A faculty tradition at MPW is the brief escape of faculty into the town we have only experienced thus far in pictures. We descend like a swarm of wasps on consignment shops in search of relevant gifts for the MPW crew. Discovering what once-coveted items have been since relinquished by the denizen of Troy made us smile. Randy Cox got to reveal more of his spontaneous self. We all really missed Melissa Farlow to guide us in this and so many other things.
There were bobblehead George W. Bush and John Kerry dolls, a Masonic fez cap, record collections, a variety of fishing knives, tools, porcelain figurines and a discounted painting of Jesus.

Being on our own to search for food that day landed us at a Sonic. There is no inside to a Sonic, at least not for customers. You either park and order at an intercom, or get out of your car, walk twenty feet to a patio with tables and speak your order through an intercom to a person inside just thirty feet away. Hmmm. The locals were highly entertained by our utter confusion in this system of commerce. Well fortified with the power of burgers, onion rings and limeade slushies, we returned to the Mother Ship with our treasures to settle in for the evening's show, the results of our collective week-long efforts.
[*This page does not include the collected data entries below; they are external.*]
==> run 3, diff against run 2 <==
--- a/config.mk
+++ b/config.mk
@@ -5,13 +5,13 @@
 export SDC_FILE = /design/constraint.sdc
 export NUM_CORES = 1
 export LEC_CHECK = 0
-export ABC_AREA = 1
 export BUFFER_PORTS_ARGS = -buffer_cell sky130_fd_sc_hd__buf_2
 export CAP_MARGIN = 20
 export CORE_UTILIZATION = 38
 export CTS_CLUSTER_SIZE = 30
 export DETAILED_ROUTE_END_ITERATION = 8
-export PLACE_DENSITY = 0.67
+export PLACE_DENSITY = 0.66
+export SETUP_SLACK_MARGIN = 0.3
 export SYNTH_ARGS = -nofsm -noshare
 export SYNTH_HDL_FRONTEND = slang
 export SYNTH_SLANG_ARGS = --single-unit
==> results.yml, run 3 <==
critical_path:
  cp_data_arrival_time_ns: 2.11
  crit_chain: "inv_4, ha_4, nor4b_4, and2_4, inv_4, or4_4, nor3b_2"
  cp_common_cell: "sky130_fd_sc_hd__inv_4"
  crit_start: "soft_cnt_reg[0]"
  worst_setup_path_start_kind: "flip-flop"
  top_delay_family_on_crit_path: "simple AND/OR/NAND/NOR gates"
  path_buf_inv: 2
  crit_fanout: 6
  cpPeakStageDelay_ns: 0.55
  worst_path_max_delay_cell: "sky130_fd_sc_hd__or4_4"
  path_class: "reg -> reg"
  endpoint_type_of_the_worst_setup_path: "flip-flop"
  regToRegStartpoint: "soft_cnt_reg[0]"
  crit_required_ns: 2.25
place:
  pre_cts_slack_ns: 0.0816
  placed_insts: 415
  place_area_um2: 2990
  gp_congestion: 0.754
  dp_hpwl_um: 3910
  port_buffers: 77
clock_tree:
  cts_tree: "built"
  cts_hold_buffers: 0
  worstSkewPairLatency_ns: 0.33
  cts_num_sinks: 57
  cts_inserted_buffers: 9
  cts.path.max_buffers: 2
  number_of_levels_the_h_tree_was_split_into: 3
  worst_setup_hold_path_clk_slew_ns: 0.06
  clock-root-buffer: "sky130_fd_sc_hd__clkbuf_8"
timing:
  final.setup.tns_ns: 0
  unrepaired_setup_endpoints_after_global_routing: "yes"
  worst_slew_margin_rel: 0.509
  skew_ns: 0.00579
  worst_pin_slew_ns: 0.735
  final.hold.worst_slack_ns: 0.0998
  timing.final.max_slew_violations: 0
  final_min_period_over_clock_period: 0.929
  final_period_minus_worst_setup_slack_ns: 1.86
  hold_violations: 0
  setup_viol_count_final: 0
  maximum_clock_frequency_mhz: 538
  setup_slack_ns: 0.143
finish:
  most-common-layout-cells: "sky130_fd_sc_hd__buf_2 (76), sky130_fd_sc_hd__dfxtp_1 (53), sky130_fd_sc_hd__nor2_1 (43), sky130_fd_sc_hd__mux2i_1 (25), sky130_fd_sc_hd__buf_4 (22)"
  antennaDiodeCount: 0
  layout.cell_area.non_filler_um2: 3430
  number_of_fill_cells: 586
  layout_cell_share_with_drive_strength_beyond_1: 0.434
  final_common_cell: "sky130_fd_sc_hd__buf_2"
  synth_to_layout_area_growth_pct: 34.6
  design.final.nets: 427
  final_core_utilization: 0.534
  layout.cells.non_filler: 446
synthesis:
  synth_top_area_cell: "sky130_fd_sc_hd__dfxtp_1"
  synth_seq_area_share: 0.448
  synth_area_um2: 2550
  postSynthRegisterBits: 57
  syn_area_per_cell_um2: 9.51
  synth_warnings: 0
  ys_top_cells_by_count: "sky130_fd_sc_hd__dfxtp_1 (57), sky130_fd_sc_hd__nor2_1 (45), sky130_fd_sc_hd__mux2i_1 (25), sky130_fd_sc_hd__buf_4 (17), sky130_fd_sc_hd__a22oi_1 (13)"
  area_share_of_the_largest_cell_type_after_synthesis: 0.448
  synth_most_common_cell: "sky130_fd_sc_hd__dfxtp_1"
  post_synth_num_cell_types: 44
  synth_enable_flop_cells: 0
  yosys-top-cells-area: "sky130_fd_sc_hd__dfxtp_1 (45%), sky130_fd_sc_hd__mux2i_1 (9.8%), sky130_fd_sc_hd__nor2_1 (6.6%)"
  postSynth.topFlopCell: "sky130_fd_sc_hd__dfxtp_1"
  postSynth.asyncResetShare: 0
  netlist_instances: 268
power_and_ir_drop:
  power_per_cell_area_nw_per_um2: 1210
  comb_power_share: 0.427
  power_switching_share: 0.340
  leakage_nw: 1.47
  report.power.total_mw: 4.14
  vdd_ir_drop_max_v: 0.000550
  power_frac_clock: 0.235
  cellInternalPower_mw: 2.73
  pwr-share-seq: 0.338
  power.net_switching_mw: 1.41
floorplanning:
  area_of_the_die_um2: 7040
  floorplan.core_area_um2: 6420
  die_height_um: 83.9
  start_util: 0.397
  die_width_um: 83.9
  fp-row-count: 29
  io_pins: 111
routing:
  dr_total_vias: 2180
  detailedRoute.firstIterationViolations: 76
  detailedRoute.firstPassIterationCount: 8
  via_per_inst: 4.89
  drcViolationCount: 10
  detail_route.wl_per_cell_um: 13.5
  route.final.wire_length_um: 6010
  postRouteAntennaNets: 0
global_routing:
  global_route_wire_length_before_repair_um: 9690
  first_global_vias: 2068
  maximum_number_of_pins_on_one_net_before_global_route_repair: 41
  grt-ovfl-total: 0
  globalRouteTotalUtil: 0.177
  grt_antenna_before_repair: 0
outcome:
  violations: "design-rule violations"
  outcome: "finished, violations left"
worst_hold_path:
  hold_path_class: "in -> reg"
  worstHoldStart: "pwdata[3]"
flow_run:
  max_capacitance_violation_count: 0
As the work played on a big screen we could hear people breathe normally for the first time in a week. 
The biggest treat is the townsfolk coming to see the prints displayed at the local high school.
Workshop participants and faculty finally meets the subjects we know only through stories.

And then it’s over, but not really. Everyone leaves MPW seeing the world with fresh eyes, including the faculty. More and more it's an experience that doesn't happen at the workplace for photographers these days. It keeps us all coming back.